§ Task brief:
In the entries below, find the line with "[logic make-up after synthesis]" and print exactly every line from there up to and including the line with "sky130_fd_sc_hd__nand2_1 0.11, sky130_fd_sc_hd__nand3_1", with no other lines.

Collected data:
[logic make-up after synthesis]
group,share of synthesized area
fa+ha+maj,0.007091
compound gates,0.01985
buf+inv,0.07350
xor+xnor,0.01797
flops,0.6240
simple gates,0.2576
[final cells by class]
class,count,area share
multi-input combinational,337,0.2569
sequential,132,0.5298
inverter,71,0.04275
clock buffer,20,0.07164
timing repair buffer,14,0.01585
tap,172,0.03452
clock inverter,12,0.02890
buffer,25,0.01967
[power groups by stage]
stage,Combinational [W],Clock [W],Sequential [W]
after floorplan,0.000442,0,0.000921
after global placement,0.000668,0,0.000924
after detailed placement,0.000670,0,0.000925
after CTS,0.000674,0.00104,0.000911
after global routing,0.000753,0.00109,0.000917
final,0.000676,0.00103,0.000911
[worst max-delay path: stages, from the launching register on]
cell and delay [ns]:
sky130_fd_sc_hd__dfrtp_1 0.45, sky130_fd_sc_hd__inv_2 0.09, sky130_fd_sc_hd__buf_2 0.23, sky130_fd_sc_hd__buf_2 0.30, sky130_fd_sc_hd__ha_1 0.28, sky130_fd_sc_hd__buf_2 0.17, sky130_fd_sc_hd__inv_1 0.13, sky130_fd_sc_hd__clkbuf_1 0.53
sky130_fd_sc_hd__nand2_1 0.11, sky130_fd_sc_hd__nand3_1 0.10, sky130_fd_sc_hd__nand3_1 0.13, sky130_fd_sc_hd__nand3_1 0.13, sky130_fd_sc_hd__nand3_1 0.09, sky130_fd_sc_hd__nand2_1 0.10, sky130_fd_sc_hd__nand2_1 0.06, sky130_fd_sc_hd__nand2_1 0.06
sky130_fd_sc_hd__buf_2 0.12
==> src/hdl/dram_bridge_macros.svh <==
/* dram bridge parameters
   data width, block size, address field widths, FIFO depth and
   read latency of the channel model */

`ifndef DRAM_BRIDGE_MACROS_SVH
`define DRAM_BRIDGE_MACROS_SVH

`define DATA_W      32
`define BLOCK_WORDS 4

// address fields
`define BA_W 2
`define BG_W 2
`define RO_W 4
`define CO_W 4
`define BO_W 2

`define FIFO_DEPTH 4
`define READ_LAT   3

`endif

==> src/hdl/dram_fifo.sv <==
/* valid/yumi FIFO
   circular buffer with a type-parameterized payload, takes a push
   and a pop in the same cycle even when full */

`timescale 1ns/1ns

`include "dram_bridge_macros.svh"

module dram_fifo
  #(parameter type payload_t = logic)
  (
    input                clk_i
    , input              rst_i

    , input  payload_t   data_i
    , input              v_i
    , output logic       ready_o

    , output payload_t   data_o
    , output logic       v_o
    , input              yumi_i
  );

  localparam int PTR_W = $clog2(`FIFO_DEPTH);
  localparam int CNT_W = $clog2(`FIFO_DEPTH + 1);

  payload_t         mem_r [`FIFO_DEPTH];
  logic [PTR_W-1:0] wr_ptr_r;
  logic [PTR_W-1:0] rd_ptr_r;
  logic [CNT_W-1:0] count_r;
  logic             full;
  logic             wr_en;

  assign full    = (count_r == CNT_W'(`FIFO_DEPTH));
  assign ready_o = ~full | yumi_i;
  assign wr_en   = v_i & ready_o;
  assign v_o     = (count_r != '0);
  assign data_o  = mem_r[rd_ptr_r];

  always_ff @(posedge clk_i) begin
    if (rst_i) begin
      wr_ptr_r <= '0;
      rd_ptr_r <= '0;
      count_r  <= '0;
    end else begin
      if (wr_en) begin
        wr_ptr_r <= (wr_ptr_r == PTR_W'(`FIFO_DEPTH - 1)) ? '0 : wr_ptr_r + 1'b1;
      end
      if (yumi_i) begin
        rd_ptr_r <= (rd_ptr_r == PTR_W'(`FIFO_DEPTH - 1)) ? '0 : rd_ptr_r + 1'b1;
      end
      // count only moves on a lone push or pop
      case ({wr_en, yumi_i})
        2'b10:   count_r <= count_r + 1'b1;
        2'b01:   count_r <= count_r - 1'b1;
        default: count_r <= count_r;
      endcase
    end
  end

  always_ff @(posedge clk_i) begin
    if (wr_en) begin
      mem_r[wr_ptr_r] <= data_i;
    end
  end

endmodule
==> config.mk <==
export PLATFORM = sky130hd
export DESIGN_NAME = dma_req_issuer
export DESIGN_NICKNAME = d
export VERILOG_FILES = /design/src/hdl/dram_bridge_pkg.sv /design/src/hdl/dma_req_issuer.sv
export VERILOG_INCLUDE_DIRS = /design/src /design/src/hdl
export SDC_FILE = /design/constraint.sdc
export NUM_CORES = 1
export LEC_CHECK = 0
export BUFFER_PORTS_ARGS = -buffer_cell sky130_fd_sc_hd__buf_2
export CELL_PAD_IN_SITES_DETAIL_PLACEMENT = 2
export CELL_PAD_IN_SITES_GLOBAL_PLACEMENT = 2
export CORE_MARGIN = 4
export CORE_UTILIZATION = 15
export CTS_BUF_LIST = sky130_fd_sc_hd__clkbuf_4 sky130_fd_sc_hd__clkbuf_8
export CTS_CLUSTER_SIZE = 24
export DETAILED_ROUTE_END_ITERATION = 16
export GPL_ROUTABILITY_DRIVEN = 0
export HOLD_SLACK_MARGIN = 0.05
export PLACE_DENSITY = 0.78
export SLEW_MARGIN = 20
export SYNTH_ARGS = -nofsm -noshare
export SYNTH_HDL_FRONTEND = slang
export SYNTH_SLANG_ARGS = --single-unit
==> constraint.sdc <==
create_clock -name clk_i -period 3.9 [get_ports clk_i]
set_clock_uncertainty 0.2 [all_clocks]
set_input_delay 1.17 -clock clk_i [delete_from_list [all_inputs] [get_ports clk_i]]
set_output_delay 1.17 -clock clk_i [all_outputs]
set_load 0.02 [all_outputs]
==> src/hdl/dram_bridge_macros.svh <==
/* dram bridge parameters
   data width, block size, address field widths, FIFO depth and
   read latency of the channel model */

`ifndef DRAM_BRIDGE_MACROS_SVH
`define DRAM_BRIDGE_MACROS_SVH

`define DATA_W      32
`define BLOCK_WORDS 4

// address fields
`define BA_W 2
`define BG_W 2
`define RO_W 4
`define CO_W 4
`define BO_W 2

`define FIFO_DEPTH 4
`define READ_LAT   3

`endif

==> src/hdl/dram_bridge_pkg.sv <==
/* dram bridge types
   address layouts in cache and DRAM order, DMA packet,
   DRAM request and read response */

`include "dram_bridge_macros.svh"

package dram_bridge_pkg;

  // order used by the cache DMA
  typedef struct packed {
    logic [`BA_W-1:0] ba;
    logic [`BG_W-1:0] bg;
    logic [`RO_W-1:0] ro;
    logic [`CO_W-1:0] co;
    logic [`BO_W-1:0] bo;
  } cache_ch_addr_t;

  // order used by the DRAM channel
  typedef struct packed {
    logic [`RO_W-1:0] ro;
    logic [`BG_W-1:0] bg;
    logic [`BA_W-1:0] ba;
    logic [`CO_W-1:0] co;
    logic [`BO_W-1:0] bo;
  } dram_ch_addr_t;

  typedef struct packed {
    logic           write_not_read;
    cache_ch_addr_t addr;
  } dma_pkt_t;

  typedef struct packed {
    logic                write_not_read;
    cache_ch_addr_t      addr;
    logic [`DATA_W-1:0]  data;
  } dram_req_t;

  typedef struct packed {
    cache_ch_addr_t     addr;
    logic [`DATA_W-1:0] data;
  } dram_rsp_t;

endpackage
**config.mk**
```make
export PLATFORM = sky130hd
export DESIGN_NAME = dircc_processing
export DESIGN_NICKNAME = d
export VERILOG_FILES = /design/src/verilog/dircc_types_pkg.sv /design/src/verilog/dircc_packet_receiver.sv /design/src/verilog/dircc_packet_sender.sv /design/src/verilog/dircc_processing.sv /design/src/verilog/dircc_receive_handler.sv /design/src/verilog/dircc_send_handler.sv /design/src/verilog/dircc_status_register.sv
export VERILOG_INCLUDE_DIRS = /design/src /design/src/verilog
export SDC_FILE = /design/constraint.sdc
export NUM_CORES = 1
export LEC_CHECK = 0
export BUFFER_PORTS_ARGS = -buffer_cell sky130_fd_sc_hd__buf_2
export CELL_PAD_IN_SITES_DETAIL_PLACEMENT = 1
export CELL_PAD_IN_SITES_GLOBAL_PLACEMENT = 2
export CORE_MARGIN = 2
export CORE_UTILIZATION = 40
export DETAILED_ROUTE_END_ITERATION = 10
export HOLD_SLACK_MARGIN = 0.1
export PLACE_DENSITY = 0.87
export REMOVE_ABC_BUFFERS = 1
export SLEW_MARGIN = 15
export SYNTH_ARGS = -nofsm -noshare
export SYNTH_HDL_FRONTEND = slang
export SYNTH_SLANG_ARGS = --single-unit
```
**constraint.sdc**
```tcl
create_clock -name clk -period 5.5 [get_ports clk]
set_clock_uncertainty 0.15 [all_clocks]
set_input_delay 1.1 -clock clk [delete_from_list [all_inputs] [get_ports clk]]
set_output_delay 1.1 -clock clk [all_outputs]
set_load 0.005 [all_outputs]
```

* * *

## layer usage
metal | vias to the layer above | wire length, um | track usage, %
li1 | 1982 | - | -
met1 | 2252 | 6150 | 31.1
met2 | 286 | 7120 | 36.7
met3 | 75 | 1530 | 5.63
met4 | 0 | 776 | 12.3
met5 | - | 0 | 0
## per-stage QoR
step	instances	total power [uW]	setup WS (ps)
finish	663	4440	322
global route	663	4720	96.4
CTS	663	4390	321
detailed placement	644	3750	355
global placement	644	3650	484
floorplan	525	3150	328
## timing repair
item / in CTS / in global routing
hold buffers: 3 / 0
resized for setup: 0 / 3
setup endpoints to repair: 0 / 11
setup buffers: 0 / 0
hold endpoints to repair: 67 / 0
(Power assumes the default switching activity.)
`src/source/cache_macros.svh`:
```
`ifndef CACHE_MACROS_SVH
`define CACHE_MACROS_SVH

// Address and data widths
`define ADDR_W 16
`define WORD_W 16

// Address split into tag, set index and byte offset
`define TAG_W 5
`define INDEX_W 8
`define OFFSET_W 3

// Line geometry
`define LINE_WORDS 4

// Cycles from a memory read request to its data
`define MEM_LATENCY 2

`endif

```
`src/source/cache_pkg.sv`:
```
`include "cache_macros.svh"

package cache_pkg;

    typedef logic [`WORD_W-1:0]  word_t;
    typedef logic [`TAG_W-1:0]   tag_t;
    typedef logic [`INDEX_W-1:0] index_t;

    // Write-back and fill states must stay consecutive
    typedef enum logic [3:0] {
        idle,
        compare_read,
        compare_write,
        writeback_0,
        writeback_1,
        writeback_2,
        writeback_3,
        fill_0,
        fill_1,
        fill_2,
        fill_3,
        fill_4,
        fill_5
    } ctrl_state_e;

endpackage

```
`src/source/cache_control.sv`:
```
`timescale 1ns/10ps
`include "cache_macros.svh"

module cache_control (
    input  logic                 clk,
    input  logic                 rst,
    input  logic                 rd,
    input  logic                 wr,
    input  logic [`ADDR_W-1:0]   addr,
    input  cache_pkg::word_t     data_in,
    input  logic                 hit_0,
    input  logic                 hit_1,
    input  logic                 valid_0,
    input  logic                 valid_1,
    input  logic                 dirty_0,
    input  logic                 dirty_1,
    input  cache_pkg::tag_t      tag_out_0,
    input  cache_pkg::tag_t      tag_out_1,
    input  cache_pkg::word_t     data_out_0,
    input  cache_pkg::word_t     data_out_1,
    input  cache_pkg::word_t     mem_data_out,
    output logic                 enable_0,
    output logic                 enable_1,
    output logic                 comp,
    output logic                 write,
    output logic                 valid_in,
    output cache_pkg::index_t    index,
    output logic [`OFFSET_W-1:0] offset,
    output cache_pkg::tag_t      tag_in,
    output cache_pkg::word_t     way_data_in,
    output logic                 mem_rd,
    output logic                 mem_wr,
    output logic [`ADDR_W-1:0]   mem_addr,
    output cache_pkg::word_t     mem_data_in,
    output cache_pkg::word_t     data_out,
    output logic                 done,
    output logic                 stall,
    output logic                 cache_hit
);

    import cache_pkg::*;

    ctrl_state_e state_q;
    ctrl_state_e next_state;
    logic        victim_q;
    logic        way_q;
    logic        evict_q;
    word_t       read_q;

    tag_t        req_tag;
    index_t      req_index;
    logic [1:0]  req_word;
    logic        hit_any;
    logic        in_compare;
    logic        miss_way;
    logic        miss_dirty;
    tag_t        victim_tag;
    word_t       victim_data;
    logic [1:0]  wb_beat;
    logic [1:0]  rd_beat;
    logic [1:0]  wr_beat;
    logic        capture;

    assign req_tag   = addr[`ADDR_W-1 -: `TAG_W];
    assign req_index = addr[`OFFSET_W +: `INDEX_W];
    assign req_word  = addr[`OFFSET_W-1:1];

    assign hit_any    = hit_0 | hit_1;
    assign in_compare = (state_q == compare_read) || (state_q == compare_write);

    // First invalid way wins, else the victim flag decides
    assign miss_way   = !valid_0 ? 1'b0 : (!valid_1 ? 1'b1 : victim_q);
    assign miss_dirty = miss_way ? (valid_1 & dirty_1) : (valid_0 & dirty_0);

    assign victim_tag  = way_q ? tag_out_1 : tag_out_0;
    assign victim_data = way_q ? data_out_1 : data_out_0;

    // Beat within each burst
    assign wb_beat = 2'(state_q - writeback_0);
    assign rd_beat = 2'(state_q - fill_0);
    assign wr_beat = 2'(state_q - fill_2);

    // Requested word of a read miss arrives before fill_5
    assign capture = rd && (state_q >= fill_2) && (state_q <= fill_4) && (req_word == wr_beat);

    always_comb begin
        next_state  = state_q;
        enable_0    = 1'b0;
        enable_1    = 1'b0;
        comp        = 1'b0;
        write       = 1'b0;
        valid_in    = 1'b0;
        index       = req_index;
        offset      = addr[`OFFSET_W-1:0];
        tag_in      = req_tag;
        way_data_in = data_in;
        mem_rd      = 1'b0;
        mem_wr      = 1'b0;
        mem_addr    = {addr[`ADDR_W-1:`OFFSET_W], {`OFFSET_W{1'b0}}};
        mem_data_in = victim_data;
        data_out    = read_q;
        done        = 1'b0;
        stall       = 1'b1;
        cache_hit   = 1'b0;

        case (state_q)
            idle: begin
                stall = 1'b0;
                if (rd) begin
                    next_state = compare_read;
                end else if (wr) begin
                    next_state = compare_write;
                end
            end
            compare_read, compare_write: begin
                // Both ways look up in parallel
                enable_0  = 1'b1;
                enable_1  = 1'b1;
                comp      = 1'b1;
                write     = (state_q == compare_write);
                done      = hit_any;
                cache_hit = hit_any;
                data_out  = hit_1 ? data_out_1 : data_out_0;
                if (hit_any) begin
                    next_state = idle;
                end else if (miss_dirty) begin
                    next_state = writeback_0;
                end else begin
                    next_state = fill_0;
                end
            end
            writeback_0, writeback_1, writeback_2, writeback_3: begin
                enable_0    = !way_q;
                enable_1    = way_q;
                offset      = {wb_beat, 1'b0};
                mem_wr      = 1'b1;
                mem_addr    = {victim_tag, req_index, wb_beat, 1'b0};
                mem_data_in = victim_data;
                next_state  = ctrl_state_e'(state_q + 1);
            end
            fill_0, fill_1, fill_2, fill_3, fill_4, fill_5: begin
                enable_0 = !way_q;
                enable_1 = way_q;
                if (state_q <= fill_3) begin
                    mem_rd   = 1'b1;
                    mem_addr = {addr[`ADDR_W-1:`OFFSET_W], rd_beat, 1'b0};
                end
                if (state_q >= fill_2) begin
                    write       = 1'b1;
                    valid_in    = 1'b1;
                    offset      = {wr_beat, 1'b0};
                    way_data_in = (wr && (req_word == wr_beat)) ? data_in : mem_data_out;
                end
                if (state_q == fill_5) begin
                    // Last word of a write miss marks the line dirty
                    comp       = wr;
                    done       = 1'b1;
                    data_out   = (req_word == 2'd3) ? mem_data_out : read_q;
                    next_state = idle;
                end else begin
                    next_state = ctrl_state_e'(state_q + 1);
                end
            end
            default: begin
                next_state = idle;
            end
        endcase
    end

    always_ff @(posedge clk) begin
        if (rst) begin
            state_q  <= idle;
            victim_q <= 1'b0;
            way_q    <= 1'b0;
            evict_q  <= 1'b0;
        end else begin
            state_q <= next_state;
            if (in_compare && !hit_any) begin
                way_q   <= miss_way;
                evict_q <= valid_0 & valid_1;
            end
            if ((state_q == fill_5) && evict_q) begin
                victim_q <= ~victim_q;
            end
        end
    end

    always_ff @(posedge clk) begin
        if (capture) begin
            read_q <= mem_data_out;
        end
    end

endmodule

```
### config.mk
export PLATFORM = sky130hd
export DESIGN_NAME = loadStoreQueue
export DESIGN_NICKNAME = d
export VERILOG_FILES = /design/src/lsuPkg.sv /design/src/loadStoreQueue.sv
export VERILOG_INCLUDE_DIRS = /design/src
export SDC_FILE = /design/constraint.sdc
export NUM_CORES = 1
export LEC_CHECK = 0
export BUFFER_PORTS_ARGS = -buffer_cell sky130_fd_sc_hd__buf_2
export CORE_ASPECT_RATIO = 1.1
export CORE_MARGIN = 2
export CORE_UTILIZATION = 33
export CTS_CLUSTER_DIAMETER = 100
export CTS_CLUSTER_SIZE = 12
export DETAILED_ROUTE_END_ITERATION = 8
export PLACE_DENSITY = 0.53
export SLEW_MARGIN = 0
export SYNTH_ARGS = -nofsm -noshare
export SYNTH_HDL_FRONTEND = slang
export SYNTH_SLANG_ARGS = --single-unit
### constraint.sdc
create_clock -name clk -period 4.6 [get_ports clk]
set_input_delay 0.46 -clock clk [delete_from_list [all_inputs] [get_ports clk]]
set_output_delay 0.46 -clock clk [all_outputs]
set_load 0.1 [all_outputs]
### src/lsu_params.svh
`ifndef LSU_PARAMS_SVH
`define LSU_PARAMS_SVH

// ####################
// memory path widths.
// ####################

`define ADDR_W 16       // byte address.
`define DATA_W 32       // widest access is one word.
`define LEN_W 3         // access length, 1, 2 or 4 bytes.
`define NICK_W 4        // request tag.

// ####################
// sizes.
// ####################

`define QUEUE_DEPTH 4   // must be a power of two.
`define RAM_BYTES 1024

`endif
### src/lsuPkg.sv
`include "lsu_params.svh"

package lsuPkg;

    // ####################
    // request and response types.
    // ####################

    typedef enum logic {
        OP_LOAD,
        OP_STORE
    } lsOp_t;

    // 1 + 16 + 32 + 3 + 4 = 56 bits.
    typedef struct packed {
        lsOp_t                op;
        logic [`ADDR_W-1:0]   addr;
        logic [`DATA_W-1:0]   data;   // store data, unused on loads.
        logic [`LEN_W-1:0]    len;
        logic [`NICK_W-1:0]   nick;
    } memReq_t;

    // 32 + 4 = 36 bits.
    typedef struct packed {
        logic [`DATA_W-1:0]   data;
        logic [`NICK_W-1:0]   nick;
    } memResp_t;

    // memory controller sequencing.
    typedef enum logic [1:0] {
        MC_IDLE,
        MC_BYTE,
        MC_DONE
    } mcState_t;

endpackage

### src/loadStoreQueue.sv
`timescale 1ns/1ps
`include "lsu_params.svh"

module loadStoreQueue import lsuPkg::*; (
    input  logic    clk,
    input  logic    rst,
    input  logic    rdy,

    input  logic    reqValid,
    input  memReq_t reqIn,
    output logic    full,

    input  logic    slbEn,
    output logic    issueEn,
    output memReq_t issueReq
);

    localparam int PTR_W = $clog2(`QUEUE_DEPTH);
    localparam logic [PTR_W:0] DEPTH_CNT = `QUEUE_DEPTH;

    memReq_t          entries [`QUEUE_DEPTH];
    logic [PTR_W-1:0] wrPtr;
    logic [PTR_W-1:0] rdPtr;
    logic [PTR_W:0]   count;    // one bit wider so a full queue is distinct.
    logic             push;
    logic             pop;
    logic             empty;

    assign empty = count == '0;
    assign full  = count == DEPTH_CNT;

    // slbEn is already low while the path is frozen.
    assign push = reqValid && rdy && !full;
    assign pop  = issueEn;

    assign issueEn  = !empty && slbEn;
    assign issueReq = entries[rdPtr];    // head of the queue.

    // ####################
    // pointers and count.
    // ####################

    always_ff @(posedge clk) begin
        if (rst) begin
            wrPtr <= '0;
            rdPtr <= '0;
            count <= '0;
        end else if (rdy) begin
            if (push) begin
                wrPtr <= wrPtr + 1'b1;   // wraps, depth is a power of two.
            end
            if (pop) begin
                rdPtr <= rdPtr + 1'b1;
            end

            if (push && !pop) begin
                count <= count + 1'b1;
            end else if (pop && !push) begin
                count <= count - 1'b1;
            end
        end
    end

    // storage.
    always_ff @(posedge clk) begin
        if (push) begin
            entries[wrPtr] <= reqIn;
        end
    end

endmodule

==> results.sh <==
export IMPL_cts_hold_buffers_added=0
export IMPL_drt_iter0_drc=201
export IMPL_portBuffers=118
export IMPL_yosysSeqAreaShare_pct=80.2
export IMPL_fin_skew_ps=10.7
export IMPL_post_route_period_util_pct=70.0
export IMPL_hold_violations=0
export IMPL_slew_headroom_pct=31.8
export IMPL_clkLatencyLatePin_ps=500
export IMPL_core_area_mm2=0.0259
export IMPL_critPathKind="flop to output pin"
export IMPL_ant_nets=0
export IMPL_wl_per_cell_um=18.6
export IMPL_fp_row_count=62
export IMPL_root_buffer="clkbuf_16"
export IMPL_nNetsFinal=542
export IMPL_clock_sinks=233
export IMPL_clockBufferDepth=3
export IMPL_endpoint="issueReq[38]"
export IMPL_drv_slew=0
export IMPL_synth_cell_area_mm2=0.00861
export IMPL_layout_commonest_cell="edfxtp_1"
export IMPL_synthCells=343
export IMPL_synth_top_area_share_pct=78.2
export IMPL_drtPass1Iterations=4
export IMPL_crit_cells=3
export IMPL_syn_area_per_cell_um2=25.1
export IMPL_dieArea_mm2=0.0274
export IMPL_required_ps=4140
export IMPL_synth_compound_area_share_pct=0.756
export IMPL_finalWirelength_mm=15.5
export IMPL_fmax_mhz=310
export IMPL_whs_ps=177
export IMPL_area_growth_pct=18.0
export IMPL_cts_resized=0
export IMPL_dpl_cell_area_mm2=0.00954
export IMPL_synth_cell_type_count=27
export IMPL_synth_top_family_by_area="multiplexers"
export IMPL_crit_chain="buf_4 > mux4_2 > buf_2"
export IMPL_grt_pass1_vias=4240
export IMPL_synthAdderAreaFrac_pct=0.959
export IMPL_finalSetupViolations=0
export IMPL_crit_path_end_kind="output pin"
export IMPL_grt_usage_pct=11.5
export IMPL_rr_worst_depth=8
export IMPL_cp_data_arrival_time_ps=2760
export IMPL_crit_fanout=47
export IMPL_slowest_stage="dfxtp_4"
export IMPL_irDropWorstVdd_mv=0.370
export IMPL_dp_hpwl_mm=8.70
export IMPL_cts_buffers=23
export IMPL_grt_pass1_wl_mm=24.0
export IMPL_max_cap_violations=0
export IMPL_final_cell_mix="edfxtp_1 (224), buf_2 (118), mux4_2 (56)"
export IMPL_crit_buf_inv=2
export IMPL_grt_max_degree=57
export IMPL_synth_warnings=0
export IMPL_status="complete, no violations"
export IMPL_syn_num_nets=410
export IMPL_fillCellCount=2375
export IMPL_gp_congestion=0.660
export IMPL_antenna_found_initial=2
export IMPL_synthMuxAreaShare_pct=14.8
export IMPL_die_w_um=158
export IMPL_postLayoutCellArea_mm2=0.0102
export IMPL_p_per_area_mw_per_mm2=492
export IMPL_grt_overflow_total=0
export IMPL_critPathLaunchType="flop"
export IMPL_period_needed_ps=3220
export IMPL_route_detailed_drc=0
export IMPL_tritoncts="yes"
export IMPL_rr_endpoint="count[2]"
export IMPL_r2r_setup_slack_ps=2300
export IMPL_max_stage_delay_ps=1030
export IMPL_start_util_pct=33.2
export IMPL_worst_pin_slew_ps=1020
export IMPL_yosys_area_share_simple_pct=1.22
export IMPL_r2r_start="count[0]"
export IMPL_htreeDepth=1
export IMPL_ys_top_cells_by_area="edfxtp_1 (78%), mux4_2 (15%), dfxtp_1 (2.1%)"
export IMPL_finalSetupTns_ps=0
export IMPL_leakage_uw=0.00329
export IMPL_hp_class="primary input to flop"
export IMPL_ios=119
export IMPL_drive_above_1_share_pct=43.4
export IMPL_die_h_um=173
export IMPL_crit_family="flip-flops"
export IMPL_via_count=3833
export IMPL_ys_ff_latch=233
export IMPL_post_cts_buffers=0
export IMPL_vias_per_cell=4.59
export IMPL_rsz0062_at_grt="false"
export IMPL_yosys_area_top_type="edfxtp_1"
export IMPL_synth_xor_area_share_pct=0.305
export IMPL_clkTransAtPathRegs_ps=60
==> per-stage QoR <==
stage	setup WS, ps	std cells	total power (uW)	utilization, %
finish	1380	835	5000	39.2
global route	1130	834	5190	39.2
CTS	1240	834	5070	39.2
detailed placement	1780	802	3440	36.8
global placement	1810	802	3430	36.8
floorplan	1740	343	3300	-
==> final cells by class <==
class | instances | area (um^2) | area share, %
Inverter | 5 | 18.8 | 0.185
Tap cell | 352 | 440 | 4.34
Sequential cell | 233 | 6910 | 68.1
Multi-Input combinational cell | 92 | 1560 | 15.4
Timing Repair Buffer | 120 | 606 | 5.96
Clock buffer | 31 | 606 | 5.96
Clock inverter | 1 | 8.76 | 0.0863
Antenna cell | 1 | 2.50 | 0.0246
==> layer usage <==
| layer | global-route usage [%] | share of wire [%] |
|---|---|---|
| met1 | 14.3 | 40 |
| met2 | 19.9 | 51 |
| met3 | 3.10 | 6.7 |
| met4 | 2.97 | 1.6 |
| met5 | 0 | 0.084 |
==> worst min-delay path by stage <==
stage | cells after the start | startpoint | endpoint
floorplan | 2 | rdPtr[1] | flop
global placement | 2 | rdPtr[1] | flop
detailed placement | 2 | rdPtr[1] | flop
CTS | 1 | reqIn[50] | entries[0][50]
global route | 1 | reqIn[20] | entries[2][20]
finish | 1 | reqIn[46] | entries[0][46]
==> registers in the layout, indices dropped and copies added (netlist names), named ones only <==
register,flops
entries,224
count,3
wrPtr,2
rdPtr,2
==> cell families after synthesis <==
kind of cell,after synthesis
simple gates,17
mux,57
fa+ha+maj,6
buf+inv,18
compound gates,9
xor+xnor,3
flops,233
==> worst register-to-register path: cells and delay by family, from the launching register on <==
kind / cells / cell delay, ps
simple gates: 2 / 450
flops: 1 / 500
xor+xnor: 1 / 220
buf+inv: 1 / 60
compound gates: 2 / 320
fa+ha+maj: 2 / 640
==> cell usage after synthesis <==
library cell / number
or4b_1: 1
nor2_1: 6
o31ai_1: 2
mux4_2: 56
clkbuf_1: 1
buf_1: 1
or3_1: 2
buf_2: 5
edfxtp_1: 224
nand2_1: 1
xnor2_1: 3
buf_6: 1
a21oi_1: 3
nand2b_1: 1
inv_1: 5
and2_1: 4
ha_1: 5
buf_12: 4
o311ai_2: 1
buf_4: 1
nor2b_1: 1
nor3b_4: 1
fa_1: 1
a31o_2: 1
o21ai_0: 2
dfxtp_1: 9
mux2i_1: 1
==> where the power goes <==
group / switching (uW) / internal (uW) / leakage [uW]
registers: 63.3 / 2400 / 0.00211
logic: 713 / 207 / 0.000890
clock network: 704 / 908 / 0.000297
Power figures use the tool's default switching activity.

...

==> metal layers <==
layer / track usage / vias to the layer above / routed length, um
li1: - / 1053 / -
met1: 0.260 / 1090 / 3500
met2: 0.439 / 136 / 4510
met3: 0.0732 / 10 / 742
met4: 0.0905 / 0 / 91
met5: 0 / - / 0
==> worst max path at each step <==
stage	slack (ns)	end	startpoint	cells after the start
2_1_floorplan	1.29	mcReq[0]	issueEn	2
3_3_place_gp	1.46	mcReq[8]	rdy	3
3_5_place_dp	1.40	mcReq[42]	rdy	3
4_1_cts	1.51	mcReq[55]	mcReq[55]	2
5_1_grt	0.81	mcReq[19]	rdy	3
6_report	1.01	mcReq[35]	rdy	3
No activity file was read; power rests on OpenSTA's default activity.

§ Problem solution:
[logic make-up after synthesis]
group,share of synthesized area
fa+ha+maj,0.007091
compound gates,0.01985
buf+inv,0.07350
xor+xnor,0.01797
flops,0.6240
simple gates,0.2576
[final cells by class]
class,count,area share
multi-input combinational,337,0.2569
sequential,132,0.5298
inverter,71,0.04275
clock buffer,20,0.07164
timing repair buffer,14,0.01585
tap,172,0.03452
clock inverter,12,0.02890
buffer,25,0.01967
[power groups by stage]
stage,Combinational [W],Clock [W],Sequential [W]
after floorplan,0.000442,0,0.000921
after global placement,0.000668,0,0.000924
after detailed placement,0.000670,0,0.000925
after CTS,0.000674,0.00104,0.000911
after global routing,0.000753,0.00109,0.000917
final,0.000676,0.00103,0.000911
[worst max-delay path: stages, from the launching register on]
cell and delay [ns]:
sky130_fd_sc_hd__dfrtp_1 0.45, sky130_fd_sc_hd__inv_2 0.09, sky130_fd_sc_hd__buf_2 0.23, sky130_fd_sc_hd__buf_2 0.30, sky130_fd_sc_hd__ha_1 0.28, sky130_fd_sc_hd__buf_2 0.17, sky130_fd_sc_hd__inv_1 0.13, sky130_fd_sc_hd__clkbuf_1 0.53
sky130_fd_sc_hd__nand2_1 0.11, sky130_fd_sc_hd__nand3_1 0.10, sky130_fd_sc_hd__nand3_1 0.13, sky130_fd_sc_hd__nand3_1 0.13, sky130_fd_sc_hd__nand3_1 0.09, sky130_fd_sc_hd__nand2_1 0.10, sky130_fd_sc_hd__nand2_1 0.06, sky130_fd_sc_hd__nand2_1 0.06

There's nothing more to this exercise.